[Records from a dataset]
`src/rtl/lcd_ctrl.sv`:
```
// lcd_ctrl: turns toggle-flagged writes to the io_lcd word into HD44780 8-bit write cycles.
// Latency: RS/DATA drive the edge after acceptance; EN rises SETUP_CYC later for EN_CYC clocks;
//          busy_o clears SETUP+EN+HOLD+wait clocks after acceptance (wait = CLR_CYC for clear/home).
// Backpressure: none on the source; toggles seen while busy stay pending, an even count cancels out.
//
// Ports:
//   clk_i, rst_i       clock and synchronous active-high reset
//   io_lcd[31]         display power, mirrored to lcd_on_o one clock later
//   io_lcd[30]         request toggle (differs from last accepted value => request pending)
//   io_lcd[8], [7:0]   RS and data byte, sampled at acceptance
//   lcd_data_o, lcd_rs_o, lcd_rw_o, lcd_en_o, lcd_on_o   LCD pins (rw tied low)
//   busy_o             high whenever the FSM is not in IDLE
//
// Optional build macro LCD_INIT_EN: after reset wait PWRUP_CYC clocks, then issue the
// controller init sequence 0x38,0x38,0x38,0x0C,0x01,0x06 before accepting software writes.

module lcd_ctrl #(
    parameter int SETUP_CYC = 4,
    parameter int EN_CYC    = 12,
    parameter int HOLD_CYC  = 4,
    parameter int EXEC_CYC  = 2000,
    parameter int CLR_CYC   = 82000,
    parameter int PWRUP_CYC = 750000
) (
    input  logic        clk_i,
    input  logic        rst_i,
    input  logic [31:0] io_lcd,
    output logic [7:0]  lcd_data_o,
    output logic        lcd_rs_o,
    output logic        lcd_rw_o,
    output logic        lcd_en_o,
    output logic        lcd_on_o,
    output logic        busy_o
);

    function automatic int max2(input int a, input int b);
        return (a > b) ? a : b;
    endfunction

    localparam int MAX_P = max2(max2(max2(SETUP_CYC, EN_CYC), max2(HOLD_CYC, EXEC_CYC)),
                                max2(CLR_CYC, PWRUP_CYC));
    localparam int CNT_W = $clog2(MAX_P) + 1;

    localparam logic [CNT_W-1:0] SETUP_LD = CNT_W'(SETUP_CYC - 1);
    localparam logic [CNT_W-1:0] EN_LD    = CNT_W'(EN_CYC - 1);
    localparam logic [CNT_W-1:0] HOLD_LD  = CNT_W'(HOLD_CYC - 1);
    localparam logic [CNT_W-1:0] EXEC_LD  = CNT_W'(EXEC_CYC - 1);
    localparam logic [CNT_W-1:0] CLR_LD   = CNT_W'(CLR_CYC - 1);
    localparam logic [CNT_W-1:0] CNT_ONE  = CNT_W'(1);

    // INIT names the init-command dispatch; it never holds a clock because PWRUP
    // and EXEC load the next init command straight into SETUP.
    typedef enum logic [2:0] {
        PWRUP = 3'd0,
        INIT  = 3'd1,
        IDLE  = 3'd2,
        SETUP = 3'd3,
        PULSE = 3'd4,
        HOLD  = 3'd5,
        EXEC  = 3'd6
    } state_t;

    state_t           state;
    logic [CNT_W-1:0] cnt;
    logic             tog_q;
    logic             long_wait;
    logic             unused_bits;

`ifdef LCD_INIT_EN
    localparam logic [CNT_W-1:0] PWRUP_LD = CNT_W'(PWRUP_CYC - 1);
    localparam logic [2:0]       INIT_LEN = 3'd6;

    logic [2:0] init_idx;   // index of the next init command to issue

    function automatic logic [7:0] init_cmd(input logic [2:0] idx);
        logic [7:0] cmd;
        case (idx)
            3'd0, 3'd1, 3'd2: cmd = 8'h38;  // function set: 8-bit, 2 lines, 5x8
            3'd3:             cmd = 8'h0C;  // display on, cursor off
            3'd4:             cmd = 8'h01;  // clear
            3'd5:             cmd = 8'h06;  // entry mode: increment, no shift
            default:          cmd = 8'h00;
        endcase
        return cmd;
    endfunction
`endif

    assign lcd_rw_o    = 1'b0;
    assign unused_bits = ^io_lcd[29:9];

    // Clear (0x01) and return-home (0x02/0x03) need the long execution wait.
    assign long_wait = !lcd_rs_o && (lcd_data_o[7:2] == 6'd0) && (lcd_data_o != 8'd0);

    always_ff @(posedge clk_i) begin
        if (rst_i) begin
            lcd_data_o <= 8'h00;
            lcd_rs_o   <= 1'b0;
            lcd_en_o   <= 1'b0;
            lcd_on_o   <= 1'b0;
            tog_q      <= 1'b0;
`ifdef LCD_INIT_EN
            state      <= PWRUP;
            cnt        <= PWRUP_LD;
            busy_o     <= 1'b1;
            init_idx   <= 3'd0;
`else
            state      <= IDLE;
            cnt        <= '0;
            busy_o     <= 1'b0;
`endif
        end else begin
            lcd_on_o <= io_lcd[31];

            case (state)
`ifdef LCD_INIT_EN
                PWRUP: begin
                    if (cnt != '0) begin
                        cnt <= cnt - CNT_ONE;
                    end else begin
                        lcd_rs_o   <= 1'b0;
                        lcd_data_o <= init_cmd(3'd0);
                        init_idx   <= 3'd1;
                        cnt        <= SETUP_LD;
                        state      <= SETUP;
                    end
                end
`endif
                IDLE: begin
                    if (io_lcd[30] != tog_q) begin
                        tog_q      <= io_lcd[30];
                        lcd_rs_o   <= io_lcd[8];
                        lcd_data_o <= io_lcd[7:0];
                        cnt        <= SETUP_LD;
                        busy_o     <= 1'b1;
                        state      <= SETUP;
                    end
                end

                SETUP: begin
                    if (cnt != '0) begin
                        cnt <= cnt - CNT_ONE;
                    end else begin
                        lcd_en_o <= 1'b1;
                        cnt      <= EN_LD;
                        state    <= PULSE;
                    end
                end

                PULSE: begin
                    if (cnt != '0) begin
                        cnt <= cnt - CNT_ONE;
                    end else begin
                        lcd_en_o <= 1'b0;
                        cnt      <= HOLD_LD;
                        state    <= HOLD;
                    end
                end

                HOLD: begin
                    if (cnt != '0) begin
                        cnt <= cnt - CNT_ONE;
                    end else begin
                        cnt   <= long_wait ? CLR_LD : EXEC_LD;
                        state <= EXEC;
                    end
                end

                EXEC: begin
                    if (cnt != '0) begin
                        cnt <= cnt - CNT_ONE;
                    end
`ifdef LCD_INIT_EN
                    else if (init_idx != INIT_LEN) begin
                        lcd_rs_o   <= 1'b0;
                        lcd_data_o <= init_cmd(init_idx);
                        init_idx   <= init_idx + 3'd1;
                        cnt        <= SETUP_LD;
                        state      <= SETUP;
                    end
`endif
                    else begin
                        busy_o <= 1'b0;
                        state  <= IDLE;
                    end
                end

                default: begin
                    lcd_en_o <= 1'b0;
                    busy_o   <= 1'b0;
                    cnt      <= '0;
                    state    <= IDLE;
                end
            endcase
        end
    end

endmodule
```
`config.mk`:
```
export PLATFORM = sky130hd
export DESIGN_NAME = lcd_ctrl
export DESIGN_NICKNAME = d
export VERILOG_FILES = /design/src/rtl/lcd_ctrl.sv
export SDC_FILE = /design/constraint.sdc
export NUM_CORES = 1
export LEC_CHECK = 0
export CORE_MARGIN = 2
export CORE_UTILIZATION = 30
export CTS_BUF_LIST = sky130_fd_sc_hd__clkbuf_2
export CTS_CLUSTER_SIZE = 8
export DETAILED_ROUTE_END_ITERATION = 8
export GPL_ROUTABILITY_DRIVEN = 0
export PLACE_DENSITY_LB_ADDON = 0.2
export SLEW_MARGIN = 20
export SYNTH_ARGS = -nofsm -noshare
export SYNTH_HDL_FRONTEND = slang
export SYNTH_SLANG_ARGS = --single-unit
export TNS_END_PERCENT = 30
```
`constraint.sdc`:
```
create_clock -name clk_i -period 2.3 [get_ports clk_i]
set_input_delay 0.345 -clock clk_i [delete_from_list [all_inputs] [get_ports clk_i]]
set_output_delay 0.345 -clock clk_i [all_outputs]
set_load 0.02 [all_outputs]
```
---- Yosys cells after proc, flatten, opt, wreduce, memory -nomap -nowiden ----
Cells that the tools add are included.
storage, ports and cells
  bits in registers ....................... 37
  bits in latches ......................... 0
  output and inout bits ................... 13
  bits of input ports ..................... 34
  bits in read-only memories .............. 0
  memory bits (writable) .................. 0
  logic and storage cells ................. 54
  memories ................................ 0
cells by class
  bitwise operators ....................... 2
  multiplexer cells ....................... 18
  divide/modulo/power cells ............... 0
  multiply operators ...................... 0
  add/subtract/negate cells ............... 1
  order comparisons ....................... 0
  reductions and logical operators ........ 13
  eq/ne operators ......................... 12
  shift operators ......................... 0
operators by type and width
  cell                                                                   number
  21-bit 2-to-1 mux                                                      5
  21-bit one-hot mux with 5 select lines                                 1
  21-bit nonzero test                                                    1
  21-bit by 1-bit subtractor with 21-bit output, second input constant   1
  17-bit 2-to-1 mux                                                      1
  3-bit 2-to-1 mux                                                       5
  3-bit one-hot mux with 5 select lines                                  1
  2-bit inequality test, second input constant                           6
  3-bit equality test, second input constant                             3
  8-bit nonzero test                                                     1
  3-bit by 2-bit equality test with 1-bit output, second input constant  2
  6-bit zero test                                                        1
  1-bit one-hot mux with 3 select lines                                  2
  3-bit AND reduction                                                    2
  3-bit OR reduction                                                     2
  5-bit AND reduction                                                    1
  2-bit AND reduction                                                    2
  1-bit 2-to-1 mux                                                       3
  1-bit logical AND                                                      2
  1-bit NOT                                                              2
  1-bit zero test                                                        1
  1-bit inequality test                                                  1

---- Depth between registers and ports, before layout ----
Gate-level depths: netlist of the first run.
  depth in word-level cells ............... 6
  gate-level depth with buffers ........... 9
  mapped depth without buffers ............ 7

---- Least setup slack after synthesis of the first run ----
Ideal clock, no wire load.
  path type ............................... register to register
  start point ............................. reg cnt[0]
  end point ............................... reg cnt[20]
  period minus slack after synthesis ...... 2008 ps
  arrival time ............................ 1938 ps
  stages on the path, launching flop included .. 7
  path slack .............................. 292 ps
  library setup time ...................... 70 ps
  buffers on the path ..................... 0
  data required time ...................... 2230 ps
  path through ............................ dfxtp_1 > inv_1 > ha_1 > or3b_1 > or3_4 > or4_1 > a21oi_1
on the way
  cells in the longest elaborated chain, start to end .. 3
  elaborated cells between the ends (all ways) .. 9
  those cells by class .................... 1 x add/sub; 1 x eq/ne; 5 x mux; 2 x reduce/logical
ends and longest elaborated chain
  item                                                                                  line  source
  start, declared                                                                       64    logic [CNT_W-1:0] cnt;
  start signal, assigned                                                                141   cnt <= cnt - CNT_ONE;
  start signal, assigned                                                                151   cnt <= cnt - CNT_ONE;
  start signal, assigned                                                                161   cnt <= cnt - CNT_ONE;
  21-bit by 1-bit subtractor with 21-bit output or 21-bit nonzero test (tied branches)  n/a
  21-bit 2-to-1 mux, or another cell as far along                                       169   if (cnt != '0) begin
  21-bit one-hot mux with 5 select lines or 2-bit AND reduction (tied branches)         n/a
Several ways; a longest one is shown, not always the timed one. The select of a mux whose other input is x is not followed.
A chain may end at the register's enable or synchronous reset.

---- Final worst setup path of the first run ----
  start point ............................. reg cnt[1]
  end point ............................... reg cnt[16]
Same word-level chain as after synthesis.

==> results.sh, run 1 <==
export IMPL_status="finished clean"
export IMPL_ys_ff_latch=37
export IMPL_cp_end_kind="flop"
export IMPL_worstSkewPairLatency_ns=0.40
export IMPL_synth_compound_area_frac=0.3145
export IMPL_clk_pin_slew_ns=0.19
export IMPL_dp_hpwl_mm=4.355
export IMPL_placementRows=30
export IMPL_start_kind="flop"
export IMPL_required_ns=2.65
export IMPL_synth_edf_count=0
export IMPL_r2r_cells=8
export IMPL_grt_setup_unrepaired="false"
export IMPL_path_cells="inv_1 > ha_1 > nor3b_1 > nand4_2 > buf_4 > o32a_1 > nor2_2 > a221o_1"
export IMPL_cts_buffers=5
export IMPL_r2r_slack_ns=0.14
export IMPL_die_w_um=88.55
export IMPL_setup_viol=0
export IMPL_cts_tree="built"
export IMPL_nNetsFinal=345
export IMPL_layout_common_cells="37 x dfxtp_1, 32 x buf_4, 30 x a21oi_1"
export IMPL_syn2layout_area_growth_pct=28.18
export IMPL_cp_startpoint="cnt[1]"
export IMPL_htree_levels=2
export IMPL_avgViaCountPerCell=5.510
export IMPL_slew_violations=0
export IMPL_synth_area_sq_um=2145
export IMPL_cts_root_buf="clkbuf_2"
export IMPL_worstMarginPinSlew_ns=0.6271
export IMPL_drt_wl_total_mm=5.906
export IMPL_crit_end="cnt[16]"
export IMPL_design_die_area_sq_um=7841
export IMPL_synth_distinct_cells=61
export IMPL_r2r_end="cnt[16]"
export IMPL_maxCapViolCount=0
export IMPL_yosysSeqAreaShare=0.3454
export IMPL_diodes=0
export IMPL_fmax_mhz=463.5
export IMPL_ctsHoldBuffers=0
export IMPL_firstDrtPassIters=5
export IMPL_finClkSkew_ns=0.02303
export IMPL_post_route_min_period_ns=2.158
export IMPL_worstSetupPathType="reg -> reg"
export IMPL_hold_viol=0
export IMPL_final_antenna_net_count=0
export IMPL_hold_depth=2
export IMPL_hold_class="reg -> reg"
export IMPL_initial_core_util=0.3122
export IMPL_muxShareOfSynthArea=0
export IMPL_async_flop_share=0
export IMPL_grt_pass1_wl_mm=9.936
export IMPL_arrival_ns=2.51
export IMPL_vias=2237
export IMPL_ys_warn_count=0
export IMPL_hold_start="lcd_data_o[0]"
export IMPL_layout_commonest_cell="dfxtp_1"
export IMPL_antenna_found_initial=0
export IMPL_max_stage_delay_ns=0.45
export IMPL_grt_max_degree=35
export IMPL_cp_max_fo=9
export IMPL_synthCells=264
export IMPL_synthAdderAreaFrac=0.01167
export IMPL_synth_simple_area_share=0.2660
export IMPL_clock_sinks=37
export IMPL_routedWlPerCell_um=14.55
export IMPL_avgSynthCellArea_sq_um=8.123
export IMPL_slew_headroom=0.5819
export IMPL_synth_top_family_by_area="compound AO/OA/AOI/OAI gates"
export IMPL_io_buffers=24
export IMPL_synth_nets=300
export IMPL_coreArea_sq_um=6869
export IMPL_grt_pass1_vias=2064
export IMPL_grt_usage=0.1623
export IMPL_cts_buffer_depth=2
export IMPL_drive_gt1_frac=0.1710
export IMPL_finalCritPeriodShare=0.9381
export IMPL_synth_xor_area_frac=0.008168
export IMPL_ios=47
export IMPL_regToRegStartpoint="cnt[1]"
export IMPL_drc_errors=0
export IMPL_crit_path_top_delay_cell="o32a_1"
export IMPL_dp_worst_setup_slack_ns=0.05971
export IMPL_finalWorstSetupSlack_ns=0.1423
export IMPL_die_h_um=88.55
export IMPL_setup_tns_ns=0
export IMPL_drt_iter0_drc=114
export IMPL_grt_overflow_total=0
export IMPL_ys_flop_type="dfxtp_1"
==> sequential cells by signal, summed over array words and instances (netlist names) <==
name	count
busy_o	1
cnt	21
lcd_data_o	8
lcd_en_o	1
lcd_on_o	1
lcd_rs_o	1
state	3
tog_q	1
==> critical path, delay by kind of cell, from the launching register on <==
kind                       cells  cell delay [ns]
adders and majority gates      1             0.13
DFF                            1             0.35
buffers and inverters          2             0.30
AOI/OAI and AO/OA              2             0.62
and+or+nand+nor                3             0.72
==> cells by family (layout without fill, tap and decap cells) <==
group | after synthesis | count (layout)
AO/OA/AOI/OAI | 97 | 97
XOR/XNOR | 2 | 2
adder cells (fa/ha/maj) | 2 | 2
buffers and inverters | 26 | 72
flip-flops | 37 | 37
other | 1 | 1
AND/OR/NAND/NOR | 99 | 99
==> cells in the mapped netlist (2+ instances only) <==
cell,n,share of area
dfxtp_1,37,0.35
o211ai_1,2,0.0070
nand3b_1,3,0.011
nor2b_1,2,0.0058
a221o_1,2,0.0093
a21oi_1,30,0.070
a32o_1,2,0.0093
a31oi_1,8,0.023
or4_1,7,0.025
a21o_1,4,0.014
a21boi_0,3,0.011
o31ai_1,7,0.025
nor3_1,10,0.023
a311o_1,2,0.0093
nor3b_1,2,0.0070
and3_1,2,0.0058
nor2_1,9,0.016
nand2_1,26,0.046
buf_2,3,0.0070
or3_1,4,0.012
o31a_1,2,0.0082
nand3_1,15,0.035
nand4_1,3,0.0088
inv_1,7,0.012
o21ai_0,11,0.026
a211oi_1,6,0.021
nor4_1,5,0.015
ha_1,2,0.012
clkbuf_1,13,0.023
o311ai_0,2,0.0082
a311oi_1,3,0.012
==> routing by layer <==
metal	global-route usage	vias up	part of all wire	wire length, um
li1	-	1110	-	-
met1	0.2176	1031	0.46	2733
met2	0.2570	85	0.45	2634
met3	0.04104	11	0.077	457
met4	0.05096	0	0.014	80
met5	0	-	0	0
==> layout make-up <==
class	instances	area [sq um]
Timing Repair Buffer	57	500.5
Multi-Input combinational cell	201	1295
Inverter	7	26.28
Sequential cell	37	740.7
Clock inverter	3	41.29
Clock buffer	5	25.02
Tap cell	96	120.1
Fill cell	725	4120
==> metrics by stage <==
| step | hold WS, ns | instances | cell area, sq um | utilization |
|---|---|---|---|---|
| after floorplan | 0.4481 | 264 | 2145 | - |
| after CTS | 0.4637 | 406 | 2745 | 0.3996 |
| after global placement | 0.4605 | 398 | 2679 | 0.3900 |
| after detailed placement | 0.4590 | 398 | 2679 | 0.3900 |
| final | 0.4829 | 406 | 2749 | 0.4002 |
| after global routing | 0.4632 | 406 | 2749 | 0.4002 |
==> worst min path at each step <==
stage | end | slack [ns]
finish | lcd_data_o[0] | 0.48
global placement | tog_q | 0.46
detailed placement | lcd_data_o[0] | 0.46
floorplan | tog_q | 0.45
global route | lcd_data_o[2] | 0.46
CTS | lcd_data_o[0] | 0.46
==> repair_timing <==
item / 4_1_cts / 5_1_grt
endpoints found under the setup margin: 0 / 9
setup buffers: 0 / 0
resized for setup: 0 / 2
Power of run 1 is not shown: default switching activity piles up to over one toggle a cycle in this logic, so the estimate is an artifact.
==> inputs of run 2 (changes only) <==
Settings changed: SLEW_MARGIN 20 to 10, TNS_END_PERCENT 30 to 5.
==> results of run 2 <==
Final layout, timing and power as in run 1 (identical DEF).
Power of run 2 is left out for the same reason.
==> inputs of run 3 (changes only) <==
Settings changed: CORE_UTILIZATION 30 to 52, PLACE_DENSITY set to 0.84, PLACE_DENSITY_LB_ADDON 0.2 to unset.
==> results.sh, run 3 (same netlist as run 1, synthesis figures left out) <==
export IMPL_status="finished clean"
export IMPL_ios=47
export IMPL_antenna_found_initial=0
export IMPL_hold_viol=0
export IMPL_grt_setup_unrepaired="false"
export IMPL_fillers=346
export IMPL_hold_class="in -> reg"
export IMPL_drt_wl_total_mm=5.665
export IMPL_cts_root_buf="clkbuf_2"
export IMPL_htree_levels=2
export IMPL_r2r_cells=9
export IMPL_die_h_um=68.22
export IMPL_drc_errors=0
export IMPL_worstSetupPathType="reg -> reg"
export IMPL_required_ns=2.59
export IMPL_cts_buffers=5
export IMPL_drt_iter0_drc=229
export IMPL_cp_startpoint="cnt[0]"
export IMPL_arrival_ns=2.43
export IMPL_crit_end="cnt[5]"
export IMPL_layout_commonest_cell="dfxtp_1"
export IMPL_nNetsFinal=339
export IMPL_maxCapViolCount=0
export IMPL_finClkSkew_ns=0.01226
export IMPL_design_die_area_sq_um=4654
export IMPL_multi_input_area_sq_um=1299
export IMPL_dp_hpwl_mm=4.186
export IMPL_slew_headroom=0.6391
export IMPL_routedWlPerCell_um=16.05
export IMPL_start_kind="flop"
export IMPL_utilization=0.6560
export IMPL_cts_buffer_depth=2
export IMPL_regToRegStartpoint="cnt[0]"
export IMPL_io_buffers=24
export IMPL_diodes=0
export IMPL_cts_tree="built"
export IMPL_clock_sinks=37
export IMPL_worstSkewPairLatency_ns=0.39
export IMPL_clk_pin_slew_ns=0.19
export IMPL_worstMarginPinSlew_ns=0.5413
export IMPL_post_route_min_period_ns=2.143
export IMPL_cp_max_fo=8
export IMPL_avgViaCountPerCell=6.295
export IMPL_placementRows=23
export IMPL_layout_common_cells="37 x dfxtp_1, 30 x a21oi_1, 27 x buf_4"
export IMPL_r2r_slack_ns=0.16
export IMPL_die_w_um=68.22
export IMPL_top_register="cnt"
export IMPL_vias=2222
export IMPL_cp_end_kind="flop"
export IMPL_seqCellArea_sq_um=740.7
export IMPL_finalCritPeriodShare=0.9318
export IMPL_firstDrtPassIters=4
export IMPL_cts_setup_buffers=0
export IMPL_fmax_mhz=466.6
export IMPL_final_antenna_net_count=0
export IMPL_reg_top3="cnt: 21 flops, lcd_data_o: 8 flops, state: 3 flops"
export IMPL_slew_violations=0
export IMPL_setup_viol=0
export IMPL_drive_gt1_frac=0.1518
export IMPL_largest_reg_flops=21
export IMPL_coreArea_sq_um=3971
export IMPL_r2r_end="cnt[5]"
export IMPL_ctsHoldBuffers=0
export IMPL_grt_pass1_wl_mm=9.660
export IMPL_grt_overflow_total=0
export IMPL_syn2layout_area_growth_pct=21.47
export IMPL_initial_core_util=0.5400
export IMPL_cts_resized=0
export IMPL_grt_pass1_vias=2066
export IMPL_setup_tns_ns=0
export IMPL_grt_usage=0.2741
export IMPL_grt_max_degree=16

==

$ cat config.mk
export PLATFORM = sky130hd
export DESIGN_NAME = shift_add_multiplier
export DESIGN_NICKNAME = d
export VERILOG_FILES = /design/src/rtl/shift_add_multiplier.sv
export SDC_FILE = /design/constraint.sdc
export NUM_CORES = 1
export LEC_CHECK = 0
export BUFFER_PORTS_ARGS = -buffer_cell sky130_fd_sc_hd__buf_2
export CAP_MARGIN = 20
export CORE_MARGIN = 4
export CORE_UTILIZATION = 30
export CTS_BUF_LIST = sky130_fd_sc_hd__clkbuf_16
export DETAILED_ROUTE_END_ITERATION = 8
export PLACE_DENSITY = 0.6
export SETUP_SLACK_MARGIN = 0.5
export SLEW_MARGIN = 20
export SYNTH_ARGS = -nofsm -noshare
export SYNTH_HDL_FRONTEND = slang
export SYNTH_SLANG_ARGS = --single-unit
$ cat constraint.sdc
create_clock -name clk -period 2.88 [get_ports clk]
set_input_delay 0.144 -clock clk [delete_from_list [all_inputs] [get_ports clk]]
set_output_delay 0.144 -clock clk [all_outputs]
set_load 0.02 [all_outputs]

▶ **Task item**:
Pull every line containing "only" out of the data above.

▶ **Task solution**:
  bits in read-only memories .............. 0
==> cells in the mapped netlist (2+ instances only) <==
==> inputs of run 2 (changes only) <==
==> inputs of run 3 (changes only) <==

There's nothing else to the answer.